Sí; procrastinar tiene cura. Al fin y al cabo, no es más que un estado mental pasajero. Sin embargo, puede causar mucho daño si no se toman medidas al respecto. Ya no solamente en el trabajo, sino en el resto de actividades diarias personales. Por ejemplo, lo de bajar la basura la próxima noche porque hace frío, pegar el embellecedor del enchufe que se ha despegado el fin de semana y empezar a leer ese libro que te regalaron en tu último -¿o fue el anterior? – cumpleaños.

Esta despreocupación ociosa genera un efecto de falso descanso. Pues no son las energías las que nos fallan, sino las ganas. Vivir en un perpetuo hastío resulta agotador al cabo de un tiempo, pues la inactividad provoca pérdida de interés por las cosas. Y no suele acabar muy bien.

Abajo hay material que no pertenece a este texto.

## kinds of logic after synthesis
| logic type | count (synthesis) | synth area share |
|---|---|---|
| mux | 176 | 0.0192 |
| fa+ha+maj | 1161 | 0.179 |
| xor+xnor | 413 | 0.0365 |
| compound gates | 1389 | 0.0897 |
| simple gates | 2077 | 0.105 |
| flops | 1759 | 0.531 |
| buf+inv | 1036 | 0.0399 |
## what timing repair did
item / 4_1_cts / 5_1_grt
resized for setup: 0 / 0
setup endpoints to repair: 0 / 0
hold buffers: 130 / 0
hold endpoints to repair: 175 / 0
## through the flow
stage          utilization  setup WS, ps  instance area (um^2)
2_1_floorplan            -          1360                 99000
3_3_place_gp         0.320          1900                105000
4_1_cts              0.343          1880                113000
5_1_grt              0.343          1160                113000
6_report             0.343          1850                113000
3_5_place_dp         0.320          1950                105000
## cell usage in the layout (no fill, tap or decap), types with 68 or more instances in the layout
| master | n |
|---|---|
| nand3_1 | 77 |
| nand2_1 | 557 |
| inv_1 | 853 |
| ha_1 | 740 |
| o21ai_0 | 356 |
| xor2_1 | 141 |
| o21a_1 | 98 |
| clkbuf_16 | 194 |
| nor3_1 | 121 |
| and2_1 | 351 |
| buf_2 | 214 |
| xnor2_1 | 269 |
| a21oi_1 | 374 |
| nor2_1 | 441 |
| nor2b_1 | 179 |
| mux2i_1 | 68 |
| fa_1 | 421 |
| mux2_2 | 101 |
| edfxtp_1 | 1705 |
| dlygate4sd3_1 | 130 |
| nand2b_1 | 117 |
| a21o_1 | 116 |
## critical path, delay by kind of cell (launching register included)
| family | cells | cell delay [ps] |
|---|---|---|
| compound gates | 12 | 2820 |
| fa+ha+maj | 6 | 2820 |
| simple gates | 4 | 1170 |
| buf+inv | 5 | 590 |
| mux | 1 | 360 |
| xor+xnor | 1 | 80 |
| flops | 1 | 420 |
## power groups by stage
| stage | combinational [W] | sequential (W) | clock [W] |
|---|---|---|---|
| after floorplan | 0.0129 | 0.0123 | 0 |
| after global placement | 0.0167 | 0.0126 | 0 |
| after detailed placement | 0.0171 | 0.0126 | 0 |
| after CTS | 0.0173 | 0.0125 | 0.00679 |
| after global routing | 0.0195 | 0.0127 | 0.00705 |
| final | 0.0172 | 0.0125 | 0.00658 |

Pero, sin duda alguna, la tarea que se lleva la palma de oro a la mayor flaqueza de espíritu se la lleva el inglés. Y es la ganadora porque es la conversación de moda tanto a nivel personal como profesional. ¿Cuántas veces oímos lo de: “tengo que aprender inglés” o “el inglés es muy importante para el trabajo” pero nunca lo vemos puesto en práctica?

Como decíamos antes, hay que buscar la mejor manera de motivarse para recuperar el interés perdido por culpa de la holgazanería. Hay que actuar de una manera fácil y sencilla. Hay que tomarse en serio las prioridades en los negocios y en la vida con celeridad. Las manillas del reloj no se van a detener ni la Tierra dejará de girar por mor de la indolencia.

La solución la encontramos en las clases de inglés para empresas. De esta manera, ahorraremos desplazamientos largos y cansinos a nuestros empleados para que puedan poner en marcha ese objetivo de aprender el idioma más importante en el planeta. Además, no es un capricho arbitrario; cuantos más profesionales hablen correctamente ese idioma, mejores resultados obtendrá la empresa en el corto y largo plazo. Las posibilidades de expansión, amén de la buena impresión que causa ese conocimiento en el entorno internacional, son valores a tener muy en cuenta por parte de los directivos.

Las clases se imparten durante horas no laborales, en el mismo recinto donde los empleados realizan su trabajo, para crear una asociación entre el idioma y sus tareas. Esa simbiosis transforma dos actividades opuestas en un conjunto asociativo que permite su integración de manera más efectiva en las mentes de los trabajadores. A su vez, permite hacer una pausa, un descanso en la rutina diaria, con la que coger con renovadas fuerzas y actitud mental las tareas pendientes de realizar.

Este tipo de enseñanza es impartida por profesores altamente cualificados y con varios años de experiencia en el mundo docente empresarial. Lo que significa que saben lo que hacen y con quién lo están haciendo. A diferencia de las clases típicas de los cursos en academias de idiomas, las clases de inglés para empresas se adaptan a las necesidades primordiales de sus empleados. Aprenderán a realizar presentaciones, a hablar correctamente por el teléfono y a saber los pasos y palabras más comunes en las conferencias a través de cualquier tipo de medio audiovisual.

Al estar disponibles a dos pasos de su puesto de trabajo, no existirán excusas para demostrar la buena intención de aprender inglés de una vez por todas. Aquellos que se apunten, sentirán la sangre fresca que aporta el aprendizaje de nuevos conocimientos recorriendo sus venas. El camino se hace andando, primero un paso y luego otro. Pero si nos quedamos quietos sin hacer nada, dejaremos otra tarea pendiente en la bandeja de nuestra vida cogiendo polvo.